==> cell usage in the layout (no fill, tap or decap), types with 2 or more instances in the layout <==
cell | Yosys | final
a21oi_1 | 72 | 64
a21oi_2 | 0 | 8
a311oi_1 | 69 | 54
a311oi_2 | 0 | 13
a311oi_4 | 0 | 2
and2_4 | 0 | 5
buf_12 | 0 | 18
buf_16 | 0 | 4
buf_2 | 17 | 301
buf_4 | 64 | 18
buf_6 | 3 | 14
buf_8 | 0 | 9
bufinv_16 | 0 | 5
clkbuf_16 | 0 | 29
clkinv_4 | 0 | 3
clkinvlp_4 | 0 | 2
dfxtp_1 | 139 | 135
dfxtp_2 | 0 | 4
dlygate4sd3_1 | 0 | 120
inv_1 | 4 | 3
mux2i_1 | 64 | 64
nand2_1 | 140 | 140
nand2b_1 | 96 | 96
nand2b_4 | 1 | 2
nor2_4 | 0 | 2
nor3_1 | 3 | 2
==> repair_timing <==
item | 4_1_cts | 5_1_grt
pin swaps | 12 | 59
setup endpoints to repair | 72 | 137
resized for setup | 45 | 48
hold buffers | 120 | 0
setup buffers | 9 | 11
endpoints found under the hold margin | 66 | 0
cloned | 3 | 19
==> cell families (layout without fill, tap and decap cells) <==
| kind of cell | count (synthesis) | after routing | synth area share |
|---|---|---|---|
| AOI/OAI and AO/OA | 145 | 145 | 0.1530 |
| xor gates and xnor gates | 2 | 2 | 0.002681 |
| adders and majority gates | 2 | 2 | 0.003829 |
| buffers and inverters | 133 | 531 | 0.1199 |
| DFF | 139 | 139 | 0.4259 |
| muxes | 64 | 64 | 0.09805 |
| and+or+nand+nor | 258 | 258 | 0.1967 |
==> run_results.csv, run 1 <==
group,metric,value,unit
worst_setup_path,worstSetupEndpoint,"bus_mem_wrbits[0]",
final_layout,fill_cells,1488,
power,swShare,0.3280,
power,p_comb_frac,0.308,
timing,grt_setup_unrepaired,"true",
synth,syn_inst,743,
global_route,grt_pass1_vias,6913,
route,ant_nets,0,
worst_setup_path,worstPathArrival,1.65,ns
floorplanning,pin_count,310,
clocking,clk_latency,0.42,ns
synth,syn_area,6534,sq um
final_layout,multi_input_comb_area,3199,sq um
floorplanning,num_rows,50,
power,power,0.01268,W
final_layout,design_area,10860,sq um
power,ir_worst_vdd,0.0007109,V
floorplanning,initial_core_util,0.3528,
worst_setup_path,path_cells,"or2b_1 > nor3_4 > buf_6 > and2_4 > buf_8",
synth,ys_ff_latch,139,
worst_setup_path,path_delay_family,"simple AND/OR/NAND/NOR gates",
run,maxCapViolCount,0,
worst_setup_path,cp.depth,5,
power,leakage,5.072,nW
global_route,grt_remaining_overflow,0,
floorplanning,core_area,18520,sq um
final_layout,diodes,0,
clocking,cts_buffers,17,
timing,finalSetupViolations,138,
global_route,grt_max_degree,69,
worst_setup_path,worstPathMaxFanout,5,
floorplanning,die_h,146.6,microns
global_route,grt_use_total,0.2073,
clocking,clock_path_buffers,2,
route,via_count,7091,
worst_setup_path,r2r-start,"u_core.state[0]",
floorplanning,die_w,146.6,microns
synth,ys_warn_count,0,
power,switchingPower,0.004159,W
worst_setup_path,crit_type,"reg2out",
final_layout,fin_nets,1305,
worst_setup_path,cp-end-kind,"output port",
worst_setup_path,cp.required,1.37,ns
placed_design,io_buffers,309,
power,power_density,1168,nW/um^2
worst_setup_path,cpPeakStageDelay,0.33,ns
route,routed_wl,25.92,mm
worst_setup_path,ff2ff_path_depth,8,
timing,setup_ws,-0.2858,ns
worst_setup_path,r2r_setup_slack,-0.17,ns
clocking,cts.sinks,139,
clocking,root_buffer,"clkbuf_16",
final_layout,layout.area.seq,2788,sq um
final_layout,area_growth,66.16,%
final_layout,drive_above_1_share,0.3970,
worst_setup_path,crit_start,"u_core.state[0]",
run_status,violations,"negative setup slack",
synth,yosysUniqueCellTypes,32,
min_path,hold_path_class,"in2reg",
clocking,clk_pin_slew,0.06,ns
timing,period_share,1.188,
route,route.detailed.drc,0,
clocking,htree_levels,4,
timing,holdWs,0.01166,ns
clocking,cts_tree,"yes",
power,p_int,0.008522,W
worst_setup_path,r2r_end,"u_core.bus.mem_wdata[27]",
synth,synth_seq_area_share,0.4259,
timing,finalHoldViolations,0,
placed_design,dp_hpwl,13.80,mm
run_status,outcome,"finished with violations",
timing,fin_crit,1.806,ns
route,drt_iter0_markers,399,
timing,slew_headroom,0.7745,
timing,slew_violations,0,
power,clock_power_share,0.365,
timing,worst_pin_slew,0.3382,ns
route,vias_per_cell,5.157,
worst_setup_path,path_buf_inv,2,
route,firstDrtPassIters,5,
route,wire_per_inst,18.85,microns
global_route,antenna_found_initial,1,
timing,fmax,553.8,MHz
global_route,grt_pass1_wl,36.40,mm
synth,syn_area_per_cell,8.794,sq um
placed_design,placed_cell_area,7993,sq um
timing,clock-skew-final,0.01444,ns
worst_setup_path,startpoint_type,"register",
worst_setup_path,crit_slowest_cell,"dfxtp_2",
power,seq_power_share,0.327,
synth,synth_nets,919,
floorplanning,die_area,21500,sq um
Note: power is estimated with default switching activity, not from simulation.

▬▬▬

- Task goal -
Your answer should consist of every record, printed exactly as given.

- Exercise output -
==> cell usage in the layout (no fill, tap or decap), types with 2 or more instances in the layout <==
cell | Yosys | final
a21oi_1 | 72 | 64
a21oi_2 | 0 | 8
a311oi_1 | 69 | 54
a311oi_2 | 0 | 13
a311oi_4 | 0 | 2
and2_4 | 0 | 5
buf_12 | 0 | 18
buf_16 | 0 | 4
buf_2 | 17 | 301
buf_4 | 64 | 18
buf_6 | 3 | 14
buf_8 | 0 | 9
bufinv_16 | 0 | 5
clkbuf_16 | 0 | 29
clkinv_4 | 0 | 3
clkinvlp_4 | 0 | 2
dfxtp_1 | 139 | 135
dfxtp_2 | 0 | 4
dlygate4sd3_1 | 0 | 120
inv_1 | 4 | 3
mux2i_1 | 64 | 64
nand2_1 | 140 | 140
nand2b_1 | 96 | 96
nand2b_4 | 1 | 2
nor2_4 | 0 | 2
nor3_1 | 3 | 2
==> repair_timing <==
item | 4_1_cts | 5_1_grt
pin swaps | 12 | 59
setup endpoints to repair | 72 | 137
resized for setup | 45 | 48
hold buffers | 120 | 0
setup buffers | 9 | 11
endpoints found under the hold margin | 66 | 0
cloned | 3 | 19
==> cell families (layout without fill, tap and decap cells) <==
| kind of cell | count (synthesis) | after routing | synth area share |
|---|---|---|---|
| AOI/OAI and AO/OA | 145 | 145 | 0.1530 |
| xor gates and xnor gates | 2 | 2 | 0.002681 |
| adders and majority gates | 2 | 2 | 0.003829 |
| buffers and inverters | 133 | 531 | 0.1199 |
| DFF | 139 | 139 | 0.4259 |
| muxes | 64 | 64 | 0.09805 |
| and+or+nand+nor | 258 | 258 | 0.1967 |
==> run_results.csv, run 1 <==
group,metric,value,unit
worst_setup_path,worstSetupEndpoint,"bus_mem_wrbits[0]",
final_layout,fill_cells,1488,
power,swShare,0.3280,
power,p_comb_frac,0.308,
timing,grt_setup_unrepaired,"true",
synth,syn_inst,743,
global_route,grt_pass1_vias,6913,
route,ant_nets,0,
worst_setup_path,worstPathArrival,1.65,ns
floorplanning,pin_count,310,
clocking,clk_latency,0.42,ns
synth,syn_area,6534,sq um
final_layout,multi_input_comb_area,3199,sq um
floorplanning,num_rows,50,
power,power,0.01268,W
final_layout,design_area,10860,sq um
power,ir_worst_vdd,0.0007109,V
floorplanning,initial_core_util,0.3528,
worst_setup_path,path_cells,"or2b_1 > nor3_4 > buf_6 > and2_4 > buf_8",
synth,ys_ff_latch,139,
worst_setup_path,path_delay_family,"simple AND/OR/NAND/NOR gates",
run,maxCapViolCount,0,
worst_setup_path,cp.depth,5,
power,leakage,5.072,nW
global_route,grt_remaining_overflow,0,
floorplanning,core_area,18520,sq um
final_layout,diodes,0,
clocking,cts_buffers,17,
timing,finalSetupViolations,138,
global_route,grt_max_degree,69,
worst_setup_path,worstPathMaxFanout,5,
floorplanning,die_h,146.6,microns
global_route,grt_use_total,0.2073,
clocking,clock_path_buffers,2,
route,via_count,7091,
worst_setup_path,r2r-start,"u_core.state[0]",
floorplanning,die_w,146.6,microns
synth,ys_warn_count,0,
power,switchingPower,0.004159,W
worst_setup_path,crit_type,"reg2out",
final_layout,fin_nets,1305,
worst_setup_path,cp-end-kind,"output port",
worst_setup_path,cp.required,1.37,ns
placed_design,io_buffers,309,
power,power_density,1168,nW/um^2
worst_setup_path,cpPeakStageDelay,0.33,ns
route,routed_wl,25.92,mm
worst_setup_path,ff2ff_path_depth,8,
timing,setup_ws,-0.2858,ns
worst_setup_path,r2r_setup_slack,-0.17,ns
clocking,cts.sinks,139,
clocking,root_buffer,"clkbuf_16",
final_layout,layout.area.seq,2788,sq um
final_layout,area_growth,66.16,%
final_layout,drive_above_1_share,0.3970,
worst_setup_path,crit_start,"u_core.state[0]",
run_status,violations,"negative setup slack",
synth,yosysUniqueCellTypes,32,
min_path,hold_path_class,"in2reg",
clocking,clk_pin_slew,0.06,ns
timing,period_share,1.188,
route,route.detailed.drc,0,
clocking,htree_levels,4,
timing,holdWs,0.01166,ns
clocking,cts_tree,"yes",
power,p_int,0.008522,W
worst_setup_path,r2r_end,"u_core.bus.mem_wdata[27]",
synth,synth_seq_area_share,0.4259,
timing,finalHoldViolations,0,
placed_design,dp_hpwl,13.80,mm
run_status,outcome,"finished with violations",
timing,fin_crit,1.806,ns
route,drt_iter0_markers,399,
timing,slew_headroom,0.7745,
timing,slew_violations,0,
power,clock_power_share,0.365,
timing,worst_pin_slew,0.3382,ns
route,vias_per_cell,5.157,
worst_setup_path,path_buf_inv,2,
route,firstDrtPassIters,5,
route,wire_per_inst,18.85,microns
global_route,antenna_found_initial,1,
timing,fmax,553.8,MHz
global_route,grt_pass1_wl,36.40,mm
synth,syn_area_per_cell,8.794,sq um
placed_design,placed_cell_area,7993,sq um
timing,clock-skew-final,0.01444,ns
worst_setup_path,startpoint_type,"register",
worst_setup_path,crit_slowest_cell,"dfxtp_2",
power,seq_power_share,0.327,
synth,synth_nets,919,
floorplanning,die_area,21500,sq um
Note: power is estimated with default switching activity, not from simulation.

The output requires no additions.